13 ねえ、知ってる? 太陽はね、いつもあなたの頭の上で、ずっと輝いているんだよ?
ねえ、知ってる? 太陽はね、いつもあなたの頭の上で、ずっと輝いているんだよ?
しばらくすると、こんこん、という音がまた聞こえてきた。
扉が開いて、そこからさっき病室を出て行ったばかりの冬子さんが顔を出した。
「おはよう、瞳ちゃん」
「おはようございます。秋子さん」
瞳の言葉を聞いて、僕はその女性が冬子さんではなくて秋子さんだということがわかった。秋子さんは瞳だけでなく、僕にもとても優しい表情を向けてくれたので、確かにこの人は秋子さんなのだろう。秋子さんはその手におぼんを持っていた。秋子さんは病室の中に入ってくると、そのおぼんの上にのっていたお皿を机の上に丁寧な仕草で置いていった。
パンが二つ乗っているお皿。そのパンにつけるためのジャムとバターが一つずつ。白い湯気の出ている暖かい野菜のスープ。温野菜のサラダ。美味しそうなミートボール。そしてミルクの瓶が二つ(これは一つは真白の分だった)と透明なガラスのコップが一つ、そしてからっぽのお皿が一つ。
それらはどうやら瞳と僕の食事のようだった(その食事を見て、まるで小学校の給食のようだと僕は思った)。秋子さんはそれらを机の上に並べ終わると床の上に置かれたままになっていたミルクの空き瓶と空っぽのお皿を手にとってそれをおぼんの上にのせた。

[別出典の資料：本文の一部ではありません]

[src/logic/bfcpu_defs.svh]
//------------------------------
// Widths and opcode codes of the core
// Codes 8 to 14 are unused and run as no operation
// Code pairs share bits 3:1, bit 0 picks the direction
//------------------------------
`ifndef BFCPU_DEFS_SVH
`define BFCPU_DEFS_SVH

// Bus widths
`define PC_W     16
`define PTR_W    15
`define OP_W     4
`define CELL_W   8
`define DEPTH_W  16

// Opcode values
`define OP_PINC  4'h0
`define OP_PDEC  4'h1
`define OP_INC   4'h2
`define OP_DEC   4'h3
`define OP_OUT   4'h4
`define OP_IN    4'h5
`define OP_BEGIN 4'h6
`define OP_END   4'h7
`define OP_NOP   4'hf

// Held opcode after reset, forces the first fetch
`define OP_RESET_KEEP `OP_NOP

`endif
[src/logic/bfcpu_pkg.sv]
//------------------------------
// Types shared by the core blocks
// Needs the defs header on the include path
//------------------------------
`include "bfcpu_defs.svh"

package bfcpu_pkg;

    // Sequencer states
    // SCAN_BACK and RESUME only follow END
    typedef enum logic [3:0] {
        ST_DECODE, ST_INC, ST_DEC, ST_OUT, ST_IN,
        ST_BEGIN, ST_END, ST_SKIP_FWD, ST_SCAN_BACK, ST_RESUME
    } seq_state_t;

    // ALU functions
    typedef enum logic [1:0] {ALU_ZERO, ALU_THRU, ALU_INC, ALU_DEC} alu_func_t;

    // Counter operations for pc, pointer and depth
    typedef enum logic [2:0] {CNT_HOLD, CNT_CLR, CNT_INC, CNT_DEC, CNT_INC2, CNT_DEC2} cnt_op_t;

    // Opcode nibble, whole code or pair index plus direction
    typedef union packed {
        logic [`OP_W-1:0] code;
        struct packed {
            logic [`OP_W-2:0] pair;
            logic             dir;
        } f;
    } opcode_u;

endpackage

[src/logic/ctl_if.sv]
//------------------------------
// Control and flag signals between sequencer and datapath
// No clock, all signals combinational
//------------------------------
`timescale 1ns/1ns

interface ctl_if import bfcpu_pkg::*; ();

    // Sequencer to datapath
    cnt_op_t   pc_op;
    cnt_op_t   ptr_op;
    cnt_op_t   depth_op;
    alu_func_t alu_func;
    logic      alu_from_io;

    // Datapath to sequencer
    logic      alu_zero;
    logic      depth_zero;
    logic      depth_plus;

    modport seq (output pc_op, ptr_op, depth_op, alu_func, alu_from_io,
                 input  alu_zero, depth_zero, depth_plus);

    modport dp  (input  pc_op, ptr_op, depth_op, alu_func, alu_from_io,
                 output alu_zero, depth_zero, depth_plus);

endinterface

[src/logic/bfcpu.sv]
//------------------------------
// Core top level with fetch, data and I/O buses
// Any ready low freezes the whole core
// All I/O accesses go to port address 0
// Data memory must read as zero before a run
//------------------------------
`timescale 1ns/1ns
`include "bfcpu_defs.svh"

module bfcpu (
    input  logic               CLK,
    input  logic               RES,
    // Fetch bus
    output logic               if_req,
    output logic [`PC_W-1:0]   if_addr,
    input  logic [`OP_W-1:0]   if_code,
    input  logic               if_rdy,
    // Data memory bus
    output logic               dm_req,
    output logic               dm_write,
    output logic [`PTR_W-1:0]  dm_addr,
    output logic [`CELL_W-1:0] dm_wdata,
    input  logic [`CELL_W-1:0] dm_rdata,
    input  logic               dm_rdy,
    // I/O bus
    output logic               io_req,
    output logic               io_write,
    output logic [`CELL_W-1:0] io_wdata,
    input  logic [`CELL_W-1:0] io_rdata,
    input  logic               io_rdy
);

    logic               slot;
    logic               if_do;
    logic               dr_do;
    logic               dw_do;
    logic               ir_do;
    logic               iw_do;
    logic [`OP_W-1:0]   opcode;
    logic [`CELL_W-1:0] dm_data;
    logic [`CELL_W-1:0] io_data;
    logic [`CELL_W-1:0] alu_out;

    //------------------------------
    // Slot and request masking
    //------------------------------
    assign slot     = if_rdy & dm_rdy & io_rdy;
    assign if_req   = if_do & slot;
    assign dm_req   = (dr_do | dw_do) & slot;
    assign dm_write = dw_do;
    assign io_req   = (ir_do | iw_do) & slot;
    assign io_write = iw_do;
    // One ALU result feeds both write buses
    assign dm_wdata = alu_out;
    assign io_wdata = alu_out;

    ctl_if ctl_i ();

    exec_datapath datapath_i (
        .CLK(CLK), .RES(RES), .slot(slot), .ctl(ctl_i.dp),
        .dm_data(dm_data), .io_data(io_data),
        .pc(if_addr), .ptr(dm_addr), .alu_out(alu_out)
    );

    sequencer sequencer_i (
        .CLK(CLK), .RES(RES), .slot(slot), .opcode(opcode), .ctl(ctl_i.seq),
        .if_do(if_do), .dr_do(dr_do), .dw_do(dw_do), .ir_do(ir_do), .iw_do(iw_do)
    );

    // Fetch holds NOP after reset
    bus_capture #(.DATA_W(`OP_W), .KEEP_INIT(`OP_RESET_KEEP)) if_capture_i (
        .CLK(CLK), .RES(RES), .read_req(if_do), .rdy(if_rdy), .slot(slot),
        .rdata(if_code), .data(opcode)
    );

    bus_capture #(.DATA_W(`CELL_W), .KEEP_INIT(`CELL_W'(0))) dm_capture_i (
        .CLK(CLK), .RES(RES), .read_req(dr_do), .rdy(dm_rdy), .slot(slot),
        .rdata(dm_rdata), .data(dm_data)
    );

    bus_capture #(.DATA_W(`CELL_W), .KEEP_INIT(`CELL_W'(0))) io_capture_i (
        .CLK(CLK), .RES(RES), .read_req(ir_do), .rdy(io_rdy), .slot(slot),
        .rdata(io_rdata), .data(io_data)
    );

endmodule

[src/logic/sequencer.sv]
//------------------------------
// Opcode decode and multi-step instruction FSM
// Opcode input must hold across stalls
// Loop scans refetch one nibble per step
// State only advances in a slot cycle
//------------------------------
`timescale 1ns/1ns
`include "bfcpu_defs.svh"

module sequencer import bfcpu_pkg::*; (
    input  logic    CLK,
    input  logic    RES,
    input  logic    slot,
    input  opcode_u opcode,
    ctl_if.seq      ctl,
    output logic    if_do,
    output logic    dr_do,
    output logic    dw_do,
    output logic    ir_do,
    output logic    iw_do
);

    // Pair indices taken from the opcode codes
    localparam opcode_u PAIR_PTR  = `OP_PINC;
    localparam opcode_u PAIR_CELL = `OP_INC;
    localparam opcode_u PAIR_IO   = `OP_OUT;
    localparam opcode_u PAIR_LOOP = `OP_BEGIN;

    seq_state_t state;
    seq_state_t state_next;
    logic       step;
    logic       step_next;

    always_ff @(posedge CLK or posedge RES)
    begin
        if (RES)
        begin
            state <= ST_DECODE;
            step  <= 1'b0;
        end
        else if (slot)
        begin
            state <= state_next;
            step  <= step_next;
        end
    end

    //------------------------------
    // ALU control
    //------------------------------
    // Depends on state only
    always_comb
    begin
        ctl.alu_from_io = (state == ST_IN);
        case (state)
            ST_INC:                        ctl.alu_func = ALU_INC;
            ST_DEC:                        ctl.alu_func = ALU_DEC;
            ST_OUT, ST_IN, ST_BEGIN, ST_END: ctl.alu_func = ALU_THRU;
            default:                       ctl.alu_func = ALU_ZERO;
        endcase
    end

    //------------------------------
    // Next state and bus requests
    //------------------------------
    always_comb
    begin
        // Idle defaults
        state_next   = ST_DECODE;
        step_next    = 1'b0;
        if_do        = 1'b0;
        dr_do        = 1'b0;
        dw_do        = 1'b0;
        ir_do        = 1'b0;
        iw_do        = 1'b0;
        ctl.pc_op    = CNT_HOLD;
        ctl.ptr_op   = CNT_HOLD;
        ctl.depth_op = CNT_HOLD;
        case (state)
            ST_DECODE:
            begin
                case (opcode.f.pair)
                    // Pointer move, done here
                    PAIR_PTR.f.pair:
                    begin
                        ctl.ptr_op = opcode.f.dir ? CNT_DEC : CNT_INC;
                        if_do      = 1'b1;
                        ctl.pc_op  = CNT_INC;
                    end
                    PAIR_CELL.f.pair:
                    begin
                        dr_do      = 1'b1;
                        state_next = opcode.f.dir ? ST_DEC : ST_INC;
                    end
                    // OUT reads the cell, IN reads the port
                    PAIR_IO.f.pair:
                    begin
                        dr_do      = ~opcode.f.dir;
                        ir_do      = opcode.f.dir;
                        state_next = opcode.f.dir ? ST_IN : ST_OUT;
                    end
                    PAIR_LOOP.f.pair:
                    begin
                        dr_do      = 1'b1;
                        state_next = opcode.f.dir ? ST_END : ST_BEGIN;
                    end
                    // NOP and unused codes
                    default:
                    begin
                        if_do     = 1'b1;
                        ctl.pc_op = CNT_INC;
                    end
                endcase
            end
            // Write back the changed cell
            ST_INC, ST_DEC, ST_IN:
            begin
                dw_do     = 1'b1;
                if_do     = 1'b1;
                ctl.pc_op = CNT_INC;
            end
            ST_OUT:
            begin
                iw_do     = 1'b1;
                if_do     = 1'b1;
                ctl.pc_op = CNT_INC;
            end
            // Zero cell starts the forward skip
            ST_BEGIN:
            begin
                if_do     = 1'b1;
                ctl.pc_op = CNT_INC;
                if (ctl.alu_zero)
                begin
                    ctl.depth_op = CNT_CLR;
                    state_next   = ST_SKIP_FWD;
                end
            end
            ST_SKIP_FWD:
            begin
                if_do      = 1'b1;
                ctl.pc_op  = CNT_INC;
                state_next = ST_SKIP_FWD;
                if (opcode.code == `OP_END && ctl.depth_zero)
                    state_next = ST_DECODE;
                else if (opcode.code == `OP_END && ctl.depth_plus)
                    ctl.depth_op = CNT_DEC;
                else if (opcode.code == `OP_BEGIN)
                    ctl.depth_op = CNT_INC;
            end
            // Nonzero cell, back up to just before END
            ST_END:
            begin
                if (ctl.alu_zero)
                begin
                    if_do     = 1'b1;
                    ctl.pc_op = CNT_INC;
                end
                else
                begin
                    ctl.pc_op    = CNT_DEC2;
                    ctl.depth_op = CNT_CLR;
                    state_next   = ST_SCAN_BACK;
                end
            end
            // Step 0 fetches only, step 1 checks each nibble
            ST_SCAN_BACK:
            begin
                if (step && opcode.code == `OP_BEGIN && ctl.depth_zero)
                begin
                    ctl.pc_op  = CNT_INC2;
                    state_next = ST_RESUME;
                end
                else
                begin
                    if_do      = 1'b1;
                    ctl.pc_op  = CNT_DEC;
                    step_next  = 1'b1;
                    state_next = ST_SCAN_BACK;
                    if (step && opcode.code == `OP_BEGIN && ctl.depth_plus)
                        ctl.depth_op = CNT_DEC;
                    else if (step && opcode.code == `OP_END)
                        ctl.depth_op = CNT_INC;
                end
            end
            // pc is past the matched BEGIN
            ST_RESUME:
            begin
                if_do     = 1'b1;
                ctl.pc_op = CNT_INC;
            end
            default:
            begin
                state_next = ST_DECODE;
            end
        endcase
    end

endmodule

[src/logic/exec_datapath.sv]
//------------------------------
// Program counter, data pointer, depth counter and ALU
// All registers move only in a slot cycle
// Pointer and pc wrap at their width
//------------------------------
`timescale 1ns/1ns
`include "bfcpu_defs.svh"

module exec_datapath import bfcpu_pkg::*; (
    input  logic               CLK,
    input  logic               RES,
    input  logic               slot,
    ctl_if.dp                  ctl,
    input  logic [`CELL_W-1:0] dm_data,
    input  logic [`CELL_W-1:0] io_data,
    output logic [`PC_W-1:0]   pc,
    output logic [`PTR_W-1:0]  ptr,
    output logic [`CELL_W-1:0] alu_out
);

    logic [`DEPTH_W-1:0] depth;
    logic [`CELL_W-1:0]  alu_in;

    // Signed step of a counter operation
    // CLR is handled by the caller
    function automatic logic signed [2:0] cnt_step(input cnt_op_t op);
        logic signed [2:0] step;
        case (op)
            CNT_INC:  step = 3'sd1;
            CNT_DEC:  step = -3'sd1;
            CNT_INC2: step = 3'sd2;
            CNT_DEC2: step = -3'sd2;
            default:  step = 3'sd0;
        endcase
        return step;
    endfunction

    //------------------------------
    // Counters
    //------------------------------
    always_ff @(posedge CLK or posedge RES)
    begin
        if (RES)
            pc <= '0;
        else if (slot)
        begin
            if (ctl.pc_op == CNT_CLR)
                pc <= '0;
            else
                pc <= pc + `PC_W'(cnt_step(ctl.pc_op));
        end
    end

    always_ff @(posedge CLK or posedge RES)
    begin
        if (RES)
            ptr <= '0;
        else if (slot)
        begin
            if (ctl.ptr_op == CNT_CLR)
                ptr <= '0;
            else
                ptr <= ptr + `PTR_W'(cnt_step(ctl.ptr_op));
        end
    end

    // Bracket nesting depth during a loop scan
    always_ff @(posedge CLK or posedge RES)
    begin
        if (RES)
            depth <= '0;
        else if (slot)
        begin
            if (ctl.depth_op == CNT_CLR)
                depth <= '0;
            else
                depth <= depth + `DEPTH_W'(cnt_step(ctl.depth_op));
        end
    end

    assign ctl.depth_zero = (depth == '0);
    // Positive means sign clear and not zero
    assign ctl.depth_plus = ~depth[`DEPTH_W-1] & (|depth[`DEPTH_W-2:0]);

    //------------------------------
    // ALU
    //------------------------------
    assign alu_in = ctl.alu_from_io ? io_data : dm_data;

    always_comb
    begin
        case (ctl.alu_func)
            ALU_ZERO: alu_out = '0;
            ALU_THRU: alu_out = alu_in;
            ALU_INC:  alu_out = alu_in + `CELL_W'(1);
            ALU_DEC:  alu_out = alu_in - `CELL_W'(1);
        endcase
    end

    // Loop tests look at the passed cell
    assign ctl.alu_zero = (alu_out == '0);

endmodule

[src/logic/bus_capture.sv]
//------------------------------
// Read data holder for one request/ready bus
// read_req is the unmasked read intent of the core
// Data is live only in the cycle its data phase ends
//------------------------------
`timescale 1ns/1ns
`include "bfcpu_defs.svh"

module bus_capture #(
    parameter int                DATA_W    = `CELL_W,
    parameter logic [DATA_W-1:0] KEEP_INIT = '0
) (
    input  logic              CLK,
    input  logic              RES,
    input  logic              read_req,
    input  logic              rdy,
    input  logic              slot,
    input  logic [DATA_W-1:0] rdata,
    output logic [DATA_W-1:0] data
);

    logic              pending;
    logic [DATA_W-1:0] keep;

    // Data phase follows an accepted read
    // Cleared once this bus is ready again
    always_ff @(posedge CLK or posedge RES)
    begin
        if (RES)
            pending <= 1'b0;
        else if (read_req && slot)
            pending <= 1'b1;
        else if (rdy)
            pending <= 1'b0;
    end

    // Hold the byte while other buses stall
    always_ff @(posedge CLK or posedge RES)
    begin
        if (RES)
            keep <= KEEP_INIT;
        else if (pending && rdy)
            keep <= rdata;
    end

    assign data = (pending && rdy) ? rdata : keep;

endmodule

[config.mk]
export PLATFORM = sky130hd
export DESIGN_NAME = bfcpu
export DESIGN_NICKNAME = d
export VERILOG_FILES = /design/src/logic/bfcpu_pkg.sv /design/src/logic/ctl_if.sv /design/src/logic/bfcpu.sv /design/src/logic/sequencer.sv /design/src/logic/exec_datapath.sv /design/src/logic/bus_capture.sv
export VERILOG_INCLUDE_DIRS = /design/src /design/src/logic
export SDC_FILE = /design/constraint.sdc
export NUM_CORES = 1
export LEC_CHECK = 0
export BUFFER_PORTS_ARGS = -buffer_cell sky130_fd_sc_hd__buf_2
export CORE_UTILIZATION = 40
export CTS_BUF_LIST = sky130_fd_sc_hd__clkbuf_4
export CTS_CLUSTER_DIAMETER = 150
export CTS_CLUSTER_SIZE = 40
export DETAILED_ROUTE_END_ITERATION = 7
export PLACE_DENSITY_LB_ADDON = 0.3
export SYNTH_ARGS = -nofsm -noshare
export SYNTH_HDL_FRONTEND = slang
export SYNTH_HIERARCHICAL = 1
export SYNTH_SLANG_ARGS = --single-unit
[constraint.sdc]
create_clock -name CLK -period 7.6 [get_ports CLK]
set_clock_uncertainty 0.2 [all_clocks]
set_input_delay 0.38 -clock CLK [delete_from_list [all_inputs] [get_ports CLK]]
set_output_delay 0.38 -clock CLK [all_outputs]
set_load 0.005 [all_outputs]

「大麦先生、猫ちゃんと友達になっていいって許可してくれた?」
「はい。許可してくれました」
「うん。よかったね、瞳ちゃん」
「はい。ありがとうございます。秋子さん」
そんな会話を終えると、秋子さんは笑い、僕の頭を一度撫でてから、瞳の病室を出て行った。秋子さんがいなくなると、瞳はベットからスリッパの上に降りてそれを履いた。そして机の前まで移動して小さな丸椅子の上に腰を下ろした。僕は机の上の空いている空間目掛けてジャンプをした。多少、食器が揺れたが、問題なく僕は机の上に飛び移ることができた。場所はちょうど瞳の反対側になる。瞳は僕が落ち着くのを見て、ミルクの瓶を開け、それを空っぽのお皿の中に注いでくれた。